結婚までのふたり
私、進藤奈歩の大学時代からの友人である桜川謙斗は、いつも真面目だが、さらに真面目さが3割増しの態度で私を待っていた。
「進藤、突然呼び出してすまない。お前に頼みがあるんだ」
「今日は暇だったからいいよ。でも借金と連帯保証人はお断りだよ」
「そんなことを俺が頼むわけないだろう」
「冗談よ。頼みって何?」
「俺と結婚しないか?」
・・・・桜川って確か警察官だっけ。学生時代から真面目で冗談が似合わなかったけど、社会人になって、さらに冗談が似合わない男になっていた。
「・・・・桜川さあ、無理して冗談言わなくてもいいんだよ?」
「俺は真剣だ」
私の返事が不快だったらしく、彼は眉をひそめる。端正な顔立ちは大学の頃からいっそう大人びている。
1年生の頃、授業で同じグループになったのがきっかけで、何事にもマイペースな私と真面目できっちりした桜川は、なぜか意気投合して友人になった。でも私と桜川は2人でいても色気のある展開なんてなったこともない。
「あのさ、普通プロポーズというのは女性として好きな相手にするものでは」
「進藤。とりあえず理由を聞いてもらえないだろうか」
「わかった。理由を聞いてあげるよ」
私が姿勢を正すと、桜川はありがとうと言って口を開いた。
「ここ最近、両親の知人から見合い話が持ち込まれるようになったんだ。それはありがたい話なんだけど、相手が軒並み専業主婦志向の人ばかりでさ」
「いいじゃないの。家に帰れば美味しい食事、適温かつきれいな部屋、たたまれた洗濯物、素敵な奥さんが待っててくれてるんでしょ?いいなー、私も嫁がほしいよ」
「でも、それは俺の求めている人じゃない」
私は思わず桜川をまじまじと見つめてしまった。てっきり従順で三歩下がってついてくタイプが好きかと思ってたのに。確か、歴代の彼女(といっても私が知っているのは大学時代からだけど)たちって皆そういうタイプだったよね。

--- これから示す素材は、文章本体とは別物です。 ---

[config.mk]
export PLATFORM = sky130hd
export DESIGN_NAME = muldiv_iter
export DESIGN_NICKNAME = d
export VERILOG_FILES = /design/src/rtl/muldiv_iter.sv
export SDC_FILE = /design/constraint.sdc
export NUM_CORES = 1
export LEC_CHECK = 0
export CORE_MARGIN = 4
export CORE_UTILIZATION = 47
export DETAILED_ROUTE_END_ITERATION = 8
export PLACE_DENSITY = 0.69
export SLEW_MARGIN = 20
export SYNTH_ARGS = -nofsm -noshare
export SYNTH_HDL_FRONTEND = slang
export SYNTH_SLANG_ARGS = --single-unit
[constraint.sdc]
create_clock -name clk -period 7 [get_ports clk]
set_input_delay 2.1 -clock clk [delete_from_list [all_inputs] [get_ports clk]]
set_output_delay 2.1 -clock clk [all_outputs]
set_load 0.05 [all_outputs]
[src/rtl/muldiv_iter.sv]
// Iterative multiply/divide unit: restoring radix-2 divide and shift-add multiply, one bit per cycle.
// Multiply datapath is present only when MULDIV_MUL_EN is defined; otherwise multiply ops return zero.
module muldiv_iter #(
  parameter int WIDTH = 32
) (
  input  logic             clk,
  input  logic             rst,
  input  logic             start,
  input  logic [1:0]       op,
  input  logic             cancel,
  input  logic [WIDTH-1:0] a,
  input  logic [WIDTH-1:0] b,
  output logic             busy,
  output logic             done,
  output logic             stall,
  output logic [WIDTH-1:0] hi,
  output logic [WIDTH-1:0] lo,
  output logic [1:0]       dbgState
);

  // Handshake: start (with op/a/b) is taken on an edge where the unit is IDLE or DONE
  // and cancel is low; done is a one-cycle valid for hi/lo; stall holds the pipeline.
  typedef enum logic [1:0] {IDLE = 2'd0, BUSY = 2'd1, DONE = 2'd2} state_t;

  localparam int M = WIDTH - 1;
  localparam int CW = $clog2(WIDTH);
  localparam logic [CW-1:0] LAST = CW'(WIDTH - 1);

  state_t state;
  logic [CW-1:0] cnt;
  logic [WIDTH-1:0] remReg, quoReg, opnd;
  logic negLo, negHi;
  logic [WIDTH-1:0] aMag, bMag;
  logic [WIDTH:0] divShift, divDiff;
  logic [WIDTH-1:0] stepHi, stepLo, resHi, resLo;
`ifdef MULDIV_MUL_EN
  logic isMul;
  logic [WIDTH:0] mulSum;
  logic [2*WIDTH-1:0] prod;
`endif

  assign aMag = (op[0] && a[M]) ? -a : a;
  assign bMag = (op[0] && b[M]) ? -b : b;
  assign dbgState = state;
  assign stall = (state == BUSY) || ((state == IDLE || state == DONE) && start && !cancel);

  // remReg/quoReg double as {partial remainder, quotient} or {product high, product low}.
  always_comb begin
    divShift = {remReg, quoReg[M]};
    divDiff  = divShift - {1'b0, opnd};
    if (!divDiff[WIDTH]) begin
      stepHi = divDiff[M:0];
      stepLo = {quoReg[M-1:0], 1'b1};
    end else begin
      stepHi = divShift[M:0];
      stepLo = {quoReg[M-1:0], 1'b0};
    end
    resHi = negHi ? -stepHi : stepHi;
    resLo = negLo ? -stepLo : stepLo;
`ifdef MULDIV_MUL_EN
    mulSum = {1'b0, remReg} + (quoReg[0] ? {1'b0, opnd} : '0);
    prod   = '0;
    if (isMul) begin
      stepHi = mulSum[WIDTH:1];
      stepLo = {mulSum[0], quoReg[M:1]};
      prod   = negLo ? -{stepHi, stepLo} : {stepHi, stepLo};
      resHi  = prod[2*WIDTH-1:WIDTH];
      resLo  = prod[M:0];
    end
`endif
  end

  always_ff @(posedge clk) begin
    if (rst) begin
      state  <= IDLE;
      busy   <= 1'b0;
      done   <= 1'b0;
      hi     <= '0;
      lo     <= '0;
      cnt    <= '0;
      remReg <= '0;
      quoReg <= '0;
      opnd   <= '0;
      negLo  <= 1'b0;
      negHi  <= 1'b0;
`ifdef MULDIV_MUL_EN
      isMul  <= 1'b0;
`endif
    end else if (cancel) begin
      state <= IDLE;
      busy  <= 1'b0;
      done  <= 1'b0;
    end else begin
      case (state)
        BUSY: begin
          remReg <= stepHi;
          quoReg <= stepLo;
          cnt    <= cnt + 1'b1;
          if (cnt == LAST) begin
            state <= DONE;
            busy  <= 1'b0;
            done  <= 1'b1;
            hi    <= resHi;
            lo    <= resLo;
          end
        end
        default: begin
          if (start) begin
            if (!op[1] && b == '0) begin
              state <= DONE;
              busy  <= 1'b0;
              done  <= 1'b1;
              hi    <= a;
              lo    <= '1;
            end
`ifndef MULDIV_MUL_EN
            else if (op[1]) begin
              state <= DONE;
              busy  <= 1'b0;
              done  <= 1'b1;
              hi    <= '0;
              lo    <= '0;
            end
`endif
            else begin
              state  <= BUSY;
              busy   <= 1'b1;
              done   <= 1'b0;
              cnt    <= '0;
              remReg <= '0;
              negLo  <= op[0] & (a[M] ^ b[M]);
              negHi  <= op[0] & a[M];
`ifdef MULDIV_MUL_EN
              isMul  <= op[1];
              if (op[1]) begin
                quoReg <= bMag;
                opnd   <= aMag;
              end else begin
                quoReg <= aMag;
                opnd   <= bMag;
              end
`else
              quoReg <= aMag;
              opnd   <= bMag;
`endif
            end
          end else begin
            state <= IDLE;
            done  <= 1'b0;
          end
        end
      endcase
    end
  end

endmodule

==> results of run 1 <==
cells in the final DEF (no fill, tap or decap), types with 28 or more instances in the layout:
master | Yosys | layout
xnor2_1 | 67 | 67
nor2_1 | 250 | 249
nand2_1 | 125 | 125
a22oi_1 | 34 | 34
nand3_1 | 28 | 28
nor3_1 | 89 | 89
inv_1 | 51 | 51
o21ai_0 | 75 | 75
ha_1 | 38 | 38
clkdlybuf4s50_1 | 0 | 137
a21oi_1 | 134 | 133
xor2_1 | 62 | 62
dfxtp_1 | 171 | 170
a211oi_1 | 67 | 67
power groups by stage:
| stage | clock (mW) | sequential [mW] | combinational, mW |
|---|---|---|---|
| after floorplan | 0 | 1.11 | 0.478 |
| after global placement | 0 | 1.06 | 0.777 |
| after detailed placement | 0 | 1.06 | 0.784 |
| after CTS | 0.987 | 1.04 | 0.788 |
| after global routing | 1.03 | 1.05 | 0.864 |
| final | 0.980 | 1.04 | 0.799 |
registers in the layout, indices dropped and copies added, names as in the netlist:
register	flops
negHi	1
opnd	32
done	1
quoReg	32
lo	32
hi	32
busy	1
cnt	5
negLo	1
remReg	32
dbgState	2
layer usage:
metal | vias up | wire length, um | GRT usage, %
li1 | 6096 | - | -
met1 | 5975 | 18500 | 39.9
met2 | 541 | 17600 | 42.0
met3 | 66 | 3590 | 5.44
met4 | 2 | 961 | 7.87
met5 | - | 16 | 0
cell type report:
cell class,instances,area [sq um],share of cell area (%)
Inverter,52,195,1.36
Tap cell,330,413,2.87
Multi-Input combinational cell,1302,8160,56.8
Sequential cell,171,3420,23.8
Clock inverter,15,186,1.30
Timing Repair Buffer,156,1570,10.9
Clock buffer,17,425,2.96
cell families after synthesis:
family | synth area share (%)
AOI/OAI and AO/OA | 26.3
xor gates and xnor gates | 9.30
adders and majority gates | 4.08
buffers and inverters | 5.09
DFF | 28.2
muxes | 2.35
and+or+nand+nor | 24.7
worst max-delay path, stage by stage:
cell and delay, ns:
clkdlybuf4s50_1 0.58, nor2b_1 0.42, inv_1 0.07, o21ai_0 0.14
clkdlybuf4s50_1 0.85
metrics by stage:
stage	setup slack [ns]	hold slack, ns	power [mW]	instance area, sq um
after detailed placement	0.735	0.449	1.85	13800
after global routing	0.622	0.489	2.94	14400
final	0.746	0.453	2.82	14400
after CTS	0.744	0.458	2.82	14400
after floorplan	1.43	0.432	1.59	12200
after global placement	0.756	0.441	1.84	13700
worst min path at each step:
stage / from / to / slack (ns) / cells after the start
floorplan: opnd[22]$_SDFFE_PP0P_ / opnd[22]$_SDFFE_PP0P_ / 0.43 / 2
global placement: opnd[22]$_SDFFE_PP0P_ / opnd[22]$_SDFFE_PP0P_ / 0.44 / 2
detailed placement: opnd[22]$_SDFFE_PP0P_ / opnd[22]$_SDFFE_PP0P_ / 0.45 / 2
CTS: opnd[22]$_SDFFE_PP0P_ / opnd[22]$_SDFFE_PP0P_ / 0.46 / 2
global route: opnd[22]$_SDFFE_PP0P_ / opnd[22]$_SDFFE_PP0P_ / 0.49 / 2
finish: opnd[22]$_SDFFE_PP0P_ / opnd[22]$_SDFFE_PP0P_ / 0.45 / 2
==> impl_metrics.tcl, run 1 <==
set metrics [dict create \
    synth_top_area_share_pct 28.2 \
    tightest_slew_ns 1.03 \
    tns_ns 0 \
    yosysMostFrequentCell "nor2_1" \
    stdcell_count 2043 \
    cts.path.max_buffers 2 \
    cts_tree "yes" \
    timing.rr.start "quoReg[31]$_SDFFE_PP0P_" \
    peakVddDrop_v 0.000175 \
    drive_gt1_share_pct 5.31 \
    switchingPower_mw 1.03 \
    finalHoldViolations 0 \
    drtIter0Drc 1388 \
    crit_end "stall" \
    synth.net_count 1743 \
    yosys_warnings 0 \
    core_sq_um 25300 \
    reg2reg_setup_slack_ns 1.24 \
    port_buffers 138 \
    switching_share_pct 36.6 \
    synthFlopType "dfxtp_1" \
    clkTransAtPathRegs_ns 0.08 \
    cts.sinks 171 \
    io_pins 139 \
    die_w_um 169 \
    finalSetupViolations 0 \
    worstPathMaxFanout 7 \
    slew_viol_final 0 \
    n_fill_cell 2397 \
    drc 0 \
    htree_levels 4 \
    p_seq_share_pct 36.9 \
    combPwrFrac_pct 28.3 \
    outcome "finished clean" \
    dp_hpwl_um 30700 \
    fin_nets 1809 \
    fin_crit_ns 6.25 \
    syn_area_sq_um 12200 \
    ys_seq_area_share_pct 28.2 \
    finish.utilization_pct 56.8 \
    post_cts_buffers 0 \
    synthTopCellsByCount "nor2_1, dfxtp_1, a21oi_1, nand2_1, nor3_1" \
    clkPwrFrac_pct 34.8 \
    critPathArrivalTime_ns 4.15 \
    row_count 58 \
    p_leak_nw 5.34 \
    wl_per_cell_um 19.9 \
    rr_endpoint "hi[26]$_SDFFE_PP0P_" \
    rsz0062_at_grt "no" \
    synthCells 1634 \
    powerDensity_nw_per_um2 196 \
    endpoint_kind "output pin" \
    via_count 12700 \
    globalplace.congestion 0.926 \
    insertedDiodeCount 0 \
    grt_pass1_vias 11600 \
    hold_class "reg -> reg" \
    die_height_um 169 \
    start_kind "input port" \
    p_int_mw 1.79 \
    ctsResizeCount 0 \
    critPathKind "in -> out" \
    synth_edf_count 0 \
    synth_area_leaders "dfxtp_1, nor2_1, a21oi_1" \
    grt_max_degree 90 \
    crit_required_ns 4.90 \
    ant_nets 0 \
    fin_crit_sh_pct 89.3 \
    cts_buffers 17 \
    fmax_ghz 0.160 \
    grt_usage_pct 27.7 \
    overflow 0 \
    async_flop_share_pct 0 \
    firstDrtPassIters 9 \
    clk_latency_ns 0.45 \
    die_area_sq_um 28500 \
    place_inst 2011 \
    synth_top_cell_by_area "dfxtp_1" \
    wl_um 40600 \
    area_growth_pct 18.3 \
    relSlewSlack_pct 31.4 \
    syn_area_per_cell_sq_um 7.44 \
    vias_per_cell 6.21 \
    ctsHoldBuffers 0 \
    rr_worst_depth 23 \
    yosysUniqueCellTypes 81 \
    antenna_found_initial 1 \
    synth_seq_cells 171 \
    cap_violations 0 \
    start_util_pct 48.0 \
    cp-startpoint "cancel" \
    finClkSkew_ns 0.0175 \
    cts_root_buffer "clkbuf_16" \
    grt_pass1_wl_um 63900 \
]
No activity file was read; power rests on OpenSTA's default activity.
==> run 2, diff against run 1 <==
Clock period 7 ns to 5.8 ns, I/O delays scaled along.
==> impl_metrics.tcl, run 2 (synthesis results as in run 1) <==
set metrics [dict create \
    wl_per_cell_um 19.9 \
    n_fill_cell 2399 \
    relSlewSlack_pct 32.3 \
    clk_latency_ns 0.44 \
    ant_nets 0 \
    start_util_pct 48.0 \
    p_leak_nw 5.38 \
    dp_hpwl_um 31100 \
    clkTransAtPathRegs_ns 0.07 \
    core_sq_um 25300 \
    ctsHoldBuffers 0 \
    grt_pass1_wl_um 65000 \
    io_pins 139 \
    critPathArrivalTime_ns 5.46 \
    outcome "finished clean" \
    vias_per_cell 6.27 \
    mostFrequentLayoutCell "nor2_1" \
    tightest_slew_ns 1.02 \
    start_kind "input port" \
    powerDensity_nw_per_um2 234 \
    die_w_um 169 \
    htree_levels 4 \
    globalplace.congestion 0.933 \
    ctsResizeCount 0 \
    finalHoldViolations 0 \
    post_cts_buffers 0 \
    final_area_sq_um 14500 \
    critPathKind "in -> reg" \
    wl_um 41000 \
    rsz0062_at_grt "no" \
    slew_viol_final 0 \
    row_count 58 \
    via_count 12900 \
    finalSetupViolations 0 \
    fin_nets 1823 \
    peakVddDrop_v 0.000156 \
    drtIter0Drc 1312 \
    grt_pass1_vias 11800 \
    finalPower_mw 3.38 \
    finClkSkew_ns 0.0155 \
    worstPathMaxFanout 18 \
    cts.sinks 171 \
    overflow 0 \
    endpoint_kind "register" \
    grt_usage_pct 28.1 \
    cts_tree "yes" \
    cts_buffers 17 \
    fin_crit_sh_pct 87.9 \
    timing.hold.ws_ns 0.471 \
    final_cell_mix "nor2_1, dfxtp_1, clkdlybuf4s50_1" \
    hold_class "reg -> reg" \
    cts.path.max_buffers 2 \
    cap_violations 0 \
    die_area_sq_um 28500 \
    tns_ns 0 \
    port_buffers 138 \
    drive_gt1_share_pct 6.14 \
    drc 0 \
    cts_root_buffer "clkbuf_16" \
    placed_cell_area_sq_um 13900 \
    die_height_um 169 \
    fmax_ghz 0.196 \
    grt_max_degree 91 \
    crit_required_ns 6.17 \
    firstDrtPassIters 6 \
    fin_crit_ns 5.10 \
    antenna_found_initial 2 \
    area_growth_pct 18.9 \
    finish.utilization_pct 57.1 \
]
==> run 2: cell count changes in the layout (fill, tap and decap cells not counted) <==
cell,change
diode_2,+1
inv_12,-1
clkinv_4,-2
buf_16,-1
clkinv_2,+1
clkdlybuf4s50_1,-1
buf_12,+2
clkinv_8,-2
buf_4,+14
clkinvlp_4,+4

「そんなにまじまじと俺を見るなよ・・・話を戻すぞ。俺が結婚相手に求めているのは」
「うん、求めているのは?」
「経済的に自立していて一人が平気な人だ。俺は勤務が不規則で、毎日決まった時間に帰ることはできないし、休みだってきちんと予定通りにとれるかはなはだ怪しい。
見合いで出会う確率が低そうだから、俺は考えてみたんだ・・・そしたら進藤、おまえしかいなかったんだよ」
確かに私が経営している絵本カフェは順調で、今のところ食べていけている。そして一人で行動するのも好きだ。
「私、絵本の買い付けに海外に行くこともあるから長期で家を空けるわよ。それに家事全般テキトーだし。だから桜川の歴代彼女たちのような、マメさを求められると困るんだけど」
「家事は家にいるほうがやればいい。それに俺が一番求めているものを進藤は持っている」
「私、何か持ってたっけ?」
「安らぎ。俺は進藤がそばにいるときが心身ともに一番安らぐんだ。それに大学時代の約束があるだろ?」
そこで桜川が私を見て微笑んだ。
「・・・!!あれは冗談だったでしょうが」
声が大きくならないように気をつけていたけど、まさかそれを持ち出してくるとは。
「確かにあの時は冗談だった。でも、お前の周囲だって、今はうるさいんじゃないのか?」
「・・・確かに最近は母親のもの言いたげな視線が」
「俺たち気が合うし、仲良くやれると思うが」
それは認める。私も桜川と話していると気持ちが穏やかになる。
でもさ。それだけで結婚していいのか、桜川?
大学時代の約束・・・それは「互いが29歳になっても独身だったら結婚しよう」というものだった。